> Problem to work on
From the entries below, reproduce exactly the line containing "Background: an optimization", the line containing "frame_index, padding, line_width;", and every line in between, with nothing added.

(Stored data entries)
-------

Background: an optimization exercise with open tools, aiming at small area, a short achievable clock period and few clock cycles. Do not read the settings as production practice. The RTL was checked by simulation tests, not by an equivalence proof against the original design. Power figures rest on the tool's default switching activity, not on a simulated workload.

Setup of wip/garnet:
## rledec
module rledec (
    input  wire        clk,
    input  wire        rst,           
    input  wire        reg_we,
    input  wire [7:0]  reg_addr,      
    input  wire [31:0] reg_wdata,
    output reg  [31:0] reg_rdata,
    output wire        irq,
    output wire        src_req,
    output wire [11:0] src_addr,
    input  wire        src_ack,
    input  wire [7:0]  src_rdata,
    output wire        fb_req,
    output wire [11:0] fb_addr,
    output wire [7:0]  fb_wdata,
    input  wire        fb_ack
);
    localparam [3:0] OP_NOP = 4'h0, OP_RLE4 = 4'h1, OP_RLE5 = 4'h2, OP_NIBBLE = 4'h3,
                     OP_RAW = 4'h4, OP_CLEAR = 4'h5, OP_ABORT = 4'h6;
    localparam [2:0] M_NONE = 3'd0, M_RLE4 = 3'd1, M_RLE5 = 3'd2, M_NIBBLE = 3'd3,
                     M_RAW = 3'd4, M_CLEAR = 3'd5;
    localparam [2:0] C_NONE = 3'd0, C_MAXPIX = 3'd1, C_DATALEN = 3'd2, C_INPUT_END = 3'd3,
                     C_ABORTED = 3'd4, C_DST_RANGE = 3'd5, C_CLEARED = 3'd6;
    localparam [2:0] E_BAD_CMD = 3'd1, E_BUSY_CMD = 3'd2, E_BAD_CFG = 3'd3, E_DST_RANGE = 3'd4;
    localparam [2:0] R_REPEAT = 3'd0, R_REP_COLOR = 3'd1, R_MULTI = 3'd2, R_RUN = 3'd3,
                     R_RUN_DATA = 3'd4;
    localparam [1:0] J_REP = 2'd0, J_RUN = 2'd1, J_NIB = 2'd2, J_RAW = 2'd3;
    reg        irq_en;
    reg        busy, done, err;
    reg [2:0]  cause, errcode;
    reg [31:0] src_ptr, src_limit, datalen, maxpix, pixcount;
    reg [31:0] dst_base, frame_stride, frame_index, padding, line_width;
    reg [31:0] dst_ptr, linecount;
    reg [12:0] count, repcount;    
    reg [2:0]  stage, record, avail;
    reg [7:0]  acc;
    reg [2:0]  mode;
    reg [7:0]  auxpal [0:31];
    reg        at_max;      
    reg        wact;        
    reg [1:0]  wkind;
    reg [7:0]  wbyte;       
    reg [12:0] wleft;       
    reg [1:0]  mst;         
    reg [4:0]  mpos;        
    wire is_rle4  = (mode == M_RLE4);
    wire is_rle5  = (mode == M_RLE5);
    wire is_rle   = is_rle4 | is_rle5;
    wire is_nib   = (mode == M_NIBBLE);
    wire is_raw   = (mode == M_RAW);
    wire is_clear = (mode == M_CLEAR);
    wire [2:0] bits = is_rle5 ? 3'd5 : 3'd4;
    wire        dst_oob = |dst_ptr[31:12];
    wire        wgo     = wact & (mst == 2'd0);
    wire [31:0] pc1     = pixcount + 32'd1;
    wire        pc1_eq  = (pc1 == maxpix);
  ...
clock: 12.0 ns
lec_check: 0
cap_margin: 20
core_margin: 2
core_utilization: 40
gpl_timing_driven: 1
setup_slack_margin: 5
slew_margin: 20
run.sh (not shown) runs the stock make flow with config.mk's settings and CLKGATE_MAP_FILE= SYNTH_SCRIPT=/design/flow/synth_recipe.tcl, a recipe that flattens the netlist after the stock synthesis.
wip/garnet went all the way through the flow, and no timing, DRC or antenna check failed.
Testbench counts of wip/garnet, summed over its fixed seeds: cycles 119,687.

-------

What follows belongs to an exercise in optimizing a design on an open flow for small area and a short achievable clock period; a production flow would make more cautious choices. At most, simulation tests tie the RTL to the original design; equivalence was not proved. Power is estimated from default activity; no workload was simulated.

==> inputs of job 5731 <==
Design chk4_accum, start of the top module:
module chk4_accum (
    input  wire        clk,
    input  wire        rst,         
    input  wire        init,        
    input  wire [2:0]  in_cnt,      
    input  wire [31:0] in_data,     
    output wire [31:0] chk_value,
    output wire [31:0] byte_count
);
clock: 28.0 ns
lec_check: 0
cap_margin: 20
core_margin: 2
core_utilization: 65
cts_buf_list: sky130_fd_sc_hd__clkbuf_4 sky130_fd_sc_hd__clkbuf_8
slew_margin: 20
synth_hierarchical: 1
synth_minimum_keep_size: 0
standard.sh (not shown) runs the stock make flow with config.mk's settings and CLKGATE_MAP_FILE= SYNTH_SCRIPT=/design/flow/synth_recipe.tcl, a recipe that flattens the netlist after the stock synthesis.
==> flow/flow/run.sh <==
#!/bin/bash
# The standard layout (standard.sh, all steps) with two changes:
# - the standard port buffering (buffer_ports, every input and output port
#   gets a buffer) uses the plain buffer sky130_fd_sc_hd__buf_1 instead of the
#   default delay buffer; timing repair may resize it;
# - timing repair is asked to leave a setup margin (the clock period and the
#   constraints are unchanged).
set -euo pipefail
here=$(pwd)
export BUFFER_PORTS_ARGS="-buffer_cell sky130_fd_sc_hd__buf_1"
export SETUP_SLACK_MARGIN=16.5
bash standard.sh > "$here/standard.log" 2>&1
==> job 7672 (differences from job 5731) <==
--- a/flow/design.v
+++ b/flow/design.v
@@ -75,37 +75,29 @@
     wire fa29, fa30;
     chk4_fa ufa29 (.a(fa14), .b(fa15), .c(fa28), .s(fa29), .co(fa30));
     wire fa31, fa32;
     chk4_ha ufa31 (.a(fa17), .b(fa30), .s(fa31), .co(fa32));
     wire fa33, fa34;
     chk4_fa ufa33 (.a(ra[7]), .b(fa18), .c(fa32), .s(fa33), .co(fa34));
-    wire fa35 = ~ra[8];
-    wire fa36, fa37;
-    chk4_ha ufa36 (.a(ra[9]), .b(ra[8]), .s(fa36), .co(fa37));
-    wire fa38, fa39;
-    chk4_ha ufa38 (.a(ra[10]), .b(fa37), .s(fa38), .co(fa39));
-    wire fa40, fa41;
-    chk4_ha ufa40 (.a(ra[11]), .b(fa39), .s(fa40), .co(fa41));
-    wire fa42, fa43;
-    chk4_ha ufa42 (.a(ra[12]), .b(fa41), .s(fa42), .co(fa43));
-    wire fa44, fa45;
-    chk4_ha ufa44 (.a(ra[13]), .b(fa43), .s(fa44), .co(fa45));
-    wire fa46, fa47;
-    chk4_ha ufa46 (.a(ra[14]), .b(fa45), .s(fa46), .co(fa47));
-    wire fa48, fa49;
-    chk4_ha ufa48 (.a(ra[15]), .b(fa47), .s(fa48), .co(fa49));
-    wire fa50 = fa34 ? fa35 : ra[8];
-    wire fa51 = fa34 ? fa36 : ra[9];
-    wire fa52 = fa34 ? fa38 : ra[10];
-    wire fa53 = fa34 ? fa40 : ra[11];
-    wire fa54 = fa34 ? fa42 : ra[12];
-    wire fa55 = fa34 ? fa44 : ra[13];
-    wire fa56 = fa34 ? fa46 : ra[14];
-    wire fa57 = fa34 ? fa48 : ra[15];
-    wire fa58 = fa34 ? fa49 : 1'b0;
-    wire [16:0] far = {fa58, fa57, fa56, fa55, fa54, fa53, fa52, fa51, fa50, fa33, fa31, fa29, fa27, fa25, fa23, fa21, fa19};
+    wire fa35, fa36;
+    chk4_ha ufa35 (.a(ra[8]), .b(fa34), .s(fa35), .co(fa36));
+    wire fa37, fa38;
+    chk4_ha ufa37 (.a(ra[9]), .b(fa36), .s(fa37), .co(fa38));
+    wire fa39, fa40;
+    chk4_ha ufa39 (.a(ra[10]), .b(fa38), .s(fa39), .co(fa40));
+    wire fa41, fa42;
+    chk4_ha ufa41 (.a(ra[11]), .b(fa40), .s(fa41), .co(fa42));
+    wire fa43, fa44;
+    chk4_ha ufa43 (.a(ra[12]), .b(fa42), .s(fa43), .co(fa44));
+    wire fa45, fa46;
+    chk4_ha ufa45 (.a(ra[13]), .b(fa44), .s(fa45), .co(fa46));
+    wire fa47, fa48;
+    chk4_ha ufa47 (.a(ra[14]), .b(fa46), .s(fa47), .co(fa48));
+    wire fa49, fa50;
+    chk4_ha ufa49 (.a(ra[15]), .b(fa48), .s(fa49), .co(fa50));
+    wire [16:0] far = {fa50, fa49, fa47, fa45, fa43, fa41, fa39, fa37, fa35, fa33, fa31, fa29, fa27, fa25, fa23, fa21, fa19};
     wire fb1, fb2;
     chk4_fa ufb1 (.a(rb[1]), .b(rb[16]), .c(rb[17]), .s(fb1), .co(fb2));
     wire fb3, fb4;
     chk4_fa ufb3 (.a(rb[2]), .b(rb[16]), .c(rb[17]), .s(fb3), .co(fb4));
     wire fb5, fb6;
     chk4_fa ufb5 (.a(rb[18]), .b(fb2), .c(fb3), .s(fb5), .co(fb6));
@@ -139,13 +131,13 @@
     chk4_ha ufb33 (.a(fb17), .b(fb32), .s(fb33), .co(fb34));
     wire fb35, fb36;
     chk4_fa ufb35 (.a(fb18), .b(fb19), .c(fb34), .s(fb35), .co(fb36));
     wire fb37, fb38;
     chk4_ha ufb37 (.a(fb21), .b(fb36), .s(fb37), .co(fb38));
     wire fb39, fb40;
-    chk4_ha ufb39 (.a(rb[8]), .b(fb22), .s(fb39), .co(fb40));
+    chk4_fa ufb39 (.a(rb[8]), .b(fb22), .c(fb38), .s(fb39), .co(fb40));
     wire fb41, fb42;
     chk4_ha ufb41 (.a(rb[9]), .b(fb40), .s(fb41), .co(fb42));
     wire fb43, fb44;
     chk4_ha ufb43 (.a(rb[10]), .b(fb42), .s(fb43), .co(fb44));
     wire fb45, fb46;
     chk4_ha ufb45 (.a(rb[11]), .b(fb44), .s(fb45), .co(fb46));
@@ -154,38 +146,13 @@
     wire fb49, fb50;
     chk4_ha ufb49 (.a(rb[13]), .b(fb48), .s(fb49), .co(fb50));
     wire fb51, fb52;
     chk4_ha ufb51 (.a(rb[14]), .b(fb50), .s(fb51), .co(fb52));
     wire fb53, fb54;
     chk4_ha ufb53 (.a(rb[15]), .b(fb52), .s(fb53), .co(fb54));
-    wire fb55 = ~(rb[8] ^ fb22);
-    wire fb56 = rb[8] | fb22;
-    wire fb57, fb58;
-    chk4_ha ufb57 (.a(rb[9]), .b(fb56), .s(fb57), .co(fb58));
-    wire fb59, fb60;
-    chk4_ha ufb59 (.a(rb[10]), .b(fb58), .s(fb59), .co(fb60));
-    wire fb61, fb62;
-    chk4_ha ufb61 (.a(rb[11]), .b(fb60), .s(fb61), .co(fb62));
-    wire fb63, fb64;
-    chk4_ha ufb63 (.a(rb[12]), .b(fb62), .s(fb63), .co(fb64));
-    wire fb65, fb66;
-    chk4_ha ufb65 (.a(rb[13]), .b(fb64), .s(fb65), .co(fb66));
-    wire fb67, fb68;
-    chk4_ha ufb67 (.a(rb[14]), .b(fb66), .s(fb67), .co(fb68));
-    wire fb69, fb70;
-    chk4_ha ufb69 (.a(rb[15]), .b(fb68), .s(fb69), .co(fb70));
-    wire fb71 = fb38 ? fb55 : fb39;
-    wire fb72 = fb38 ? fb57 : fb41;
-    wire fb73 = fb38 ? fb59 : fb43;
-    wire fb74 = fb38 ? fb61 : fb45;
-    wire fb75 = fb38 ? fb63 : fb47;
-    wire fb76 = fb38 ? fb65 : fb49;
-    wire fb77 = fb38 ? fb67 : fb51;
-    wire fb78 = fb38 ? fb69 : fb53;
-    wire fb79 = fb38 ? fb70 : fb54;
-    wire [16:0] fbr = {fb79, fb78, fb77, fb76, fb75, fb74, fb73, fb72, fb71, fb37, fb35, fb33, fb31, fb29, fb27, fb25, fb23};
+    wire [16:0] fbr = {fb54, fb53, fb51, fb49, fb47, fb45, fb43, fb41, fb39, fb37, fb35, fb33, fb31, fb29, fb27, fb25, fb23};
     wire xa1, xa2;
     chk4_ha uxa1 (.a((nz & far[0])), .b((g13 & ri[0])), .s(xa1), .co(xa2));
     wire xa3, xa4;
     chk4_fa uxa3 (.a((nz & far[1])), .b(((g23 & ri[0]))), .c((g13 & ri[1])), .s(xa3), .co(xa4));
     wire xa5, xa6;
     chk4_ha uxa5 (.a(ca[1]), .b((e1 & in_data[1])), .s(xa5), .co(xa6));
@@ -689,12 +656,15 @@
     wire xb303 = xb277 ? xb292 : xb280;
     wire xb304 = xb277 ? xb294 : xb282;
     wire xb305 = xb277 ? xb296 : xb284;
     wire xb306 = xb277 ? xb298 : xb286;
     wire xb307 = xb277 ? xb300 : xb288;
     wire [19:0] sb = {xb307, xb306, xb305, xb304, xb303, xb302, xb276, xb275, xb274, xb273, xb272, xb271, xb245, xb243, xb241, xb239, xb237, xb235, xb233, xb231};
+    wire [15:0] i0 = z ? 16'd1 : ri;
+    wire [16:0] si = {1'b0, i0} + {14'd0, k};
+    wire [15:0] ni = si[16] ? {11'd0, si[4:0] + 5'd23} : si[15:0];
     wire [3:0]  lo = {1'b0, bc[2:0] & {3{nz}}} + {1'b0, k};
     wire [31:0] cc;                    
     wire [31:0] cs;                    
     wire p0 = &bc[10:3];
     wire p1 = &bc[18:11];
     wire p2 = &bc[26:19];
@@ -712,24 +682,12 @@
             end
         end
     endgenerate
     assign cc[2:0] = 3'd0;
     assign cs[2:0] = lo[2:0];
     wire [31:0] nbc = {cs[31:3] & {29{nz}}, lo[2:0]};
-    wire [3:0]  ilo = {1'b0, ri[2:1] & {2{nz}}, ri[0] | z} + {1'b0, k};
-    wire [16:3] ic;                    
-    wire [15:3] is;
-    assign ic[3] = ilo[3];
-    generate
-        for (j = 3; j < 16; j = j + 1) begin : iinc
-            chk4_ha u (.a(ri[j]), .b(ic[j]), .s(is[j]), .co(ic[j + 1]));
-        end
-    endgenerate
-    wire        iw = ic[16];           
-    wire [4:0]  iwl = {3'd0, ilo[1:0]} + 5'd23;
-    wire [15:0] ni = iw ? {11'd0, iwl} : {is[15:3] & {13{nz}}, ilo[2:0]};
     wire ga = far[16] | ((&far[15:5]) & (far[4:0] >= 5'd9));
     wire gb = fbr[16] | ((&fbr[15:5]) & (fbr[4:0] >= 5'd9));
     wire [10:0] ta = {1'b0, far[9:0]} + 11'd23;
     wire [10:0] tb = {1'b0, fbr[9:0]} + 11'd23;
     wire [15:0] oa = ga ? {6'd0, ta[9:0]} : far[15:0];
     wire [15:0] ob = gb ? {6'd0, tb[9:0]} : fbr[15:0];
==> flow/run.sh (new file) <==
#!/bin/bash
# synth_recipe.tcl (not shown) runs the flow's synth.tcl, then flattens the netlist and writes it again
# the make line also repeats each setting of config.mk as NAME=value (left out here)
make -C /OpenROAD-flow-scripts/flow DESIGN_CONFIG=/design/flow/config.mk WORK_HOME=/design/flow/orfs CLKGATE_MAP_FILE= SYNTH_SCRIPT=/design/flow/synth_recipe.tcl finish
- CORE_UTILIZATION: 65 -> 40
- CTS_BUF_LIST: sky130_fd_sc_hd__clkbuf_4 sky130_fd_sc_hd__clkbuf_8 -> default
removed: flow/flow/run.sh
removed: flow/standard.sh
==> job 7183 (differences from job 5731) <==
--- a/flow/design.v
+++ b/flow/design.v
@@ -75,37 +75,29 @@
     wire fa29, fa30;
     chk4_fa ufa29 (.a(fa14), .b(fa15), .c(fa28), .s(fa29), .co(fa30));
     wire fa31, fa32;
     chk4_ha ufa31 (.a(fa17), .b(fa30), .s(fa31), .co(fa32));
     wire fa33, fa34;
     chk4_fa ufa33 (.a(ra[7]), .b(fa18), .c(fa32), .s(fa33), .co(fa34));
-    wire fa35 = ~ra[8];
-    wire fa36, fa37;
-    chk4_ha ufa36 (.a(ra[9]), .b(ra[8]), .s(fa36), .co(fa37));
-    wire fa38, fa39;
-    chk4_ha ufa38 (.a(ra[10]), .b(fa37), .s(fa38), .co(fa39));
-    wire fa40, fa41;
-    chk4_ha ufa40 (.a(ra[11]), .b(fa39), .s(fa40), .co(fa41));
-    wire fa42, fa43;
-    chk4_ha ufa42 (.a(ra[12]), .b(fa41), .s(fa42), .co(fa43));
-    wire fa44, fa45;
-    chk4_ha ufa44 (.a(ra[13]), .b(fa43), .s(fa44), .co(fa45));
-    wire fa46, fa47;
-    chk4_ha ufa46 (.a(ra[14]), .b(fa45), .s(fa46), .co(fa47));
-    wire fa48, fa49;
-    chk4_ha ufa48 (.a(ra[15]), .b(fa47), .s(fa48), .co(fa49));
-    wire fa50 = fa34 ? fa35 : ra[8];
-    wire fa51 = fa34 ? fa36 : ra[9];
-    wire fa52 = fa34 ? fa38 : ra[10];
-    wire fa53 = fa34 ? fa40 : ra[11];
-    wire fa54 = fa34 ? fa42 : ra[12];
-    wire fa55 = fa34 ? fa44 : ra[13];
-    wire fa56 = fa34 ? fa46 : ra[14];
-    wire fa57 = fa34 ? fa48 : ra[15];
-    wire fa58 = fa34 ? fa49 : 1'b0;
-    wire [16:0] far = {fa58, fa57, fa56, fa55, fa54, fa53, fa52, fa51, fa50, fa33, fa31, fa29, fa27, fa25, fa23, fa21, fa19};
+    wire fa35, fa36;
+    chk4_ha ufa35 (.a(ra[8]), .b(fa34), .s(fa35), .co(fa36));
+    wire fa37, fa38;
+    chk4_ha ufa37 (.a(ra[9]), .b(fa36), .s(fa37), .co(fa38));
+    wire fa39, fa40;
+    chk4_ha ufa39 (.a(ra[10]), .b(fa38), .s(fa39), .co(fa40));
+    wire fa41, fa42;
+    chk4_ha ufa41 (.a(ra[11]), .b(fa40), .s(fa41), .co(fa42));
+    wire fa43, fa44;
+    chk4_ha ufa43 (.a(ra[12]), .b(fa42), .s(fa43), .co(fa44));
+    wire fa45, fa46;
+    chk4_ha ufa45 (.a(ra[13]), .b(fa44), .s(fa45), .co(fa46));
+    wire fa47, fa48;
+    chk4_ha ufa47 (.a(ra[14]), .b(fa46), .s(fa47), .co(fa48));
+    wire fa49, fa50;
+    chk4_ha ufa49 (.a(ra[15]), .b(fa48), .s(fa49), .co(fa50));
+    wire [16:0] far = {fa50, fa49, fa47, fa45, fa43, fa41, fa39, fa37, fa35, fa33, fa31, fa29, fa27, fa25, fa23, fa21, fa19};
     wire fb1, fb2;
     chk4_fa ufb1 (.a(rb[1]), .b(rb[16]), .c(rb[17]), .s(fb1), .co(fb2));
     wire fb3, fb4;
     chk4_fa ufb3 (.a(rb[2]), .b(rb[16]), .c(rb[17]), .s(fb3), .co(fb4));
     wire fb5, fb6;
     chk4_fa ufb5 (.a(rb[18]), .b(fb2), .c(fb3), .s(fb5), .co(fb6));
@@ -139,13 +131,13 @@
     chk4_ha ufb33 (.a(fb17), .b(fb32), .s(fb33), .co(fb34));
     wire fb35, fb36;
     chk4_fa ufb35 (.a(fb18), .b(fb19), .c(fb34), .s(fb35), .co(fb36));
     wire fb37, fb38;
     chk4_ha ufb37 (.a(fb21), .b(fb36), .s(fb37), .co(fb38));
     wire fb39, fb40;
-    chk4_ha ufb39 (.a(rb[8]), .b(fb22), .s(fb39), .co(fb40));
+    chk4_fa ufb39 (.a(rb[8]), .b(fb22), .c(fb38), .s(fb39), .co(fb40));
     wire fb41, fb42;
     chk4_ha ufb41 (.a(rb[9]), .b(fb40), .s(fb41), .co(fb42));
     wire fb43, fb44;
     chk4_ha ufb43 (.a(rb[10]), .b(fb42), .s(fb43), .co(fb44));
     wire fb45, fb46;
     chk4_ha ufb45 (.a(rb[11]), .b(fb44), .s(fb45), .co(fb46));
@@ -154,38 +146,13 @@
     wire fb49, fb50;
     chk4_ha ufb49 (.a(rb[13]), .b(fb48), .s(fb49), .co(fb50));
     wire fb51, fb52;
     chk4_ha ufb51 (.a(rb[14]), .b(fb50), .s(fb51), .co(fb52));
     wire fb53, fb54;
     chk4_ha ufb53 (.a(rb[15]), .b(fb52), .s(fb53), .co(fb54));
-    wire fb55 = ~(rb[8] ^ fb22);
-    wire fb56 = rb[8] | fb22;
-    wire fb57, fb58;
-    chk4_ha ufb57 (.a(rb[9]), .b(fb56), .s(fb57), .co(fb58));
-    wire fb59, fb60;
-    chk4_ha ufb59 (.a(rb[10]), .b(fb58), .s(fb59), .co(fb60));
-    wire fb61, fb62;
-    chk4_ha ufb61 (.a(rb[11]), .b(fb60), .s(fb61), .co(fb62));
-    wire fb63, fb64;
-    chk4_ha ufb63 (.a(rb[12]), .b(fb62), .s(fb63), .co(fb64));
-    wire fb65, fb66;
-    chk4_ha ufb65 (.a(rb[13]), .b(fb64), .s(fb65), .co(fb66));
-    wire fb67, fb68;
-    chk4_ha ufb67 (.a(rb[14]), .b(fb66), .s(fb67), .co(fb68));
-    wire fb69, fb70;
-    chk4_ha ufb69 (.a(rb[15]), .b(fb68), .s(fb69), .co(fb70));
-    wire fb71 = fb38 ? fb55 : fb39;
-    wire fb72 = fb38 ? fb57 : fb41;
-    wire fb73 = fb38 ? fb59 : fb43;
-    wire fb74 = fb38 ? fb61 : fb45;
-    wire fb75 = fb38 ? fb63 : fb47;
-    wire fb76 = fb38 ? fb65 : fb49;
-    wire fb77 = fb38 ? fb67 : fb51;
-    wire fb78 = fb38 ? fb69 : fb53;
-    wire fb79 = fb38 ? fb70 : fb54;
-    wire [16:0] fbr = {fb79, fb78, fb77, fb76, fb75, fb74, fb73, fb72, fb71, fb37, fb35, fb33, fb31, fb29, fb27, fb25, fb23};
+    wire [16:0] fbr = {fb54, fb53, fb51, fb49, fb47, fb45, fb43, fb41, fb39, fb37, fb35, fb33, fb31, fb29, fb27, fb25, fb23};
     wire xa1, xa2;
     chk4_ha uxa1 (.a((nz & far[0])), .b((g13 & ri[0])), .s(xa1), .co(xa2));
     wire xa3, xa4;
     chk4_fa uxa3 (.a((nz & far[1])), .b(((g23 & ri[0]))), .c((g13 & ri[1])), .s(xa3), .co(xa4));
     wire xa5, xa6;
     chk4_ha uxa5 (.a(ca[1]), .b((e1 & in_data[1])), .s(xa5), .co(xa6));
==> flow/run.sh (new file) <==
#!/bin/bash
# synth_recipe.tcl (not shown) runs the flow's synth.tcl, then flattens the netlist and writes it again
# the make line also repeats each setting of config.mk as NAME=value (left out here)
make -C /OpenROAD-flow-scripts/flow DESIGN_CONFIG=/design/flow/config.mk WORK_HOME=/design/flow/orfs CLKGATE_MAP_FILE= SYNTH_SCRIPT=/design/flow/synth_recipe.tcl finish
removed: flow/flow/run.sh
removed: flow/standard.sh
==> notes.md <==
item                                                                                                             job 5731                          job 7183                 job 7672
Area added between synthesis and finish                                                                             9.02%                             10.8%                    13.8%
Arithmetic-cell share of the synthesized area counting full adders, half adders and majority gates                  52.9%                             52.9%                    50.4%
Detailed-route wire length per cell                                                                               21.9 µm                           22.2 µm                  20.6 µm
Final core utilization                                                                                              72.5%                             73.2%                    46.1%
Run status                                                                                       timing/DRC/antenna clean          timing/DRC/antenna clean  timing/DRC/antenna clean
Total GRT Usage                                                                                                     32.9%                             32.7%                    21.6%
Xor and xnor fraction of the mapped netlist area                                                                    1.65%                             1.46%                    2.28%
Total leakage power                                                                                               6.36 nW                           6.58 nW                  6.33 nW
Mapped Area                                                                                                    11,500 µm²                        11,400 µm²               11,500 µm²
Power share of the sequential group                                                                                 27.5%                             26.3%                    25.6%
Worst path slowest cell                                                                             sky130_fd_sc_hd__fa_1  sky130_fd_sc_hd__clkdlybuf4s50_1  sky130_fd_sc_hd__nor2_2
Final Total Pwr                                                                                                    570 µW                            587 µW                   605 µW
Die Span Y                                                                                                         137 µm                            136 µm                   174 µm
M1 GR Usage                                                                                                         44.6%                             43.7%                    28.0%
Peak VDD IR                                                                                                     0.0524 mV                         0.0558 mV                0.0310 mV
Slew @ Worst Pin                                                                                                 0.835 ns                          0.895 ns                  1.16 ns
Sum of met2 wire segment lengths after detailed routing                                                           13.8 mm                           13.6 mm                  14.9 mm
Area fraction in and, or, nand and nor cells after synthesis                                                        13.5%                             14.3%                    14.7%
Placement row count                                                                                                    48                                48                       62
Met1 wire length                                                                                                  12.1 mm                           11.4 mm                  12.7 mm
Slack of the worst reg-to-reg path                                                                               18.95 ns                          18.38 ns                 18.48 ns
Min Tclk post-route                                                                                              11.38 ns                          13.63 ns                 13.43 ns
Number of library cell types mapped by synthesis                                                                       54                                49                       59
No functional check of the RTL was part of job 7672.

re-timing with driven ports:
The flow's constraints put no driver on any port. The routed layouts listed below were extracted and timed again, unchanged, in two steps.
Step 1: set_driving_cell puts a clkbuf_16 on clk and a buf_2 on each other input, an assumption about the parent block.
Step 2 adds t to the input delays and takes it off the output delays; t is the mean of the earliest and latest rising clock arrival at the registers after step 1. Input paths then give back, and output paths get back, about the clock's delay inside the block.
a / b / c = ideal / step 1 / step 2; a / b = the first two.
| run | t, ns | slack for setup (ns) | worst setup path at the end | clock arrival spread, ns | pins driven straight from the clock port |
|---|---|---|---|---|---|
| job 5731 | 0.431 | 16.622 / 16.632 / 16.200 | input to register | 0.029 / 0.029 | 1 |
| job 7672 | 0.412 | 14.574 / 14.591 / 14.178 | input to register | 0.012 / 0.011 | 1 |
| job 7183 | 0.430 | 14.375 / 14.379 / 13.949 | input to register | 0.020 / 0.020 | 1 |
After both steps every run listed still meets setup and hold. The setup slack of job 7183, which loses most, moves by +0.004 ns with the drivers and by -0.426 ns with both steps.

-------

> Response to this task
Background: an optimization exercise with open tools, aiming at small area, a short achievable clock period and few clock cycles. Do not read the settings as production practice. The RTL was checked by simulation tests, not by an equivalence proof against the original design. Power figures rest on the tool's default switching activity, not on a simulated workload.

Setup of wip/garnet:
## rledec
module rledec (
    input  wire        clk,
    input  wire        rst,           
    input  wire        reg_we,
    input  wire [7:0]  reg_addr,      
    input  wire [31:0] reg_wdata,
    output reg  [31:0] reg_rdata,
    output wire        irq,
    output wire        src_req,
    output wire [11:0] src_addr,
    input  wire        src_ack,
    input  wire [7:0]  src_rdata,
    output wire        fb_req,
    output wire [11:0] fb_addr,
    output wire [7:0]  fb_wdata,
    input  wire        fb_ack
);
    localparam [3:0] OP_NOP = 4'h0, OP_RLE4 = 4'h1, OP_RLE5 = 4'h2, OP_NIBBLE = 4'h3,
                     OP_RAW = 4'h4, OP_CLEAR = 4'h5, OP_ABORT = 4'h6;
    localparam [2:0] M_NONE = 3'd0, M_RLE4 = 3'd1, M_RLE5 = 3'd2, M_NIBBLE = 3'd3,
                     M_RAW = 3'd4, M_CLEAR = 3'd5;
    localparam [2:0] C_NONE = 3'd0, C_MAXPIX = 3'd1, C_DATALEN = 3'd2, C_INPUT_END = 3'd3,
                     C_ABORTED = 3'd4, C_DST_RANGE = 3'd5, C_CLEARED = 3'd6;
    localparam [2:0] E_BAD_CMD = 3'd1, E_BUSY_CMD = 3'd2, E_BAD_CFG = 3'd3, E_DST_RANGE = 3'd4;
    localparam [2:0] R_REPEAT = 3'd0, R_REP_COLOR = 3'd1, R_MULTI = 3'd2, R_RUN = 3'd3,
                     R_RUN_DATA = 3'd4;
    localparam [1:0] J_REP = 2'd0, J_RUN = 2'd1, J_NIB = 2'd2, J_RAW = 2'd3;
    reg        irq_en;
    reg        busy, done, err;
    reg [2:0]  cause, errcode;
    reg [31:0] src_ptr, src_limit, datalen, maxpix, pixcount;
    reg [31:0] dst_base, frame_stride, frame_index, padding, line_width;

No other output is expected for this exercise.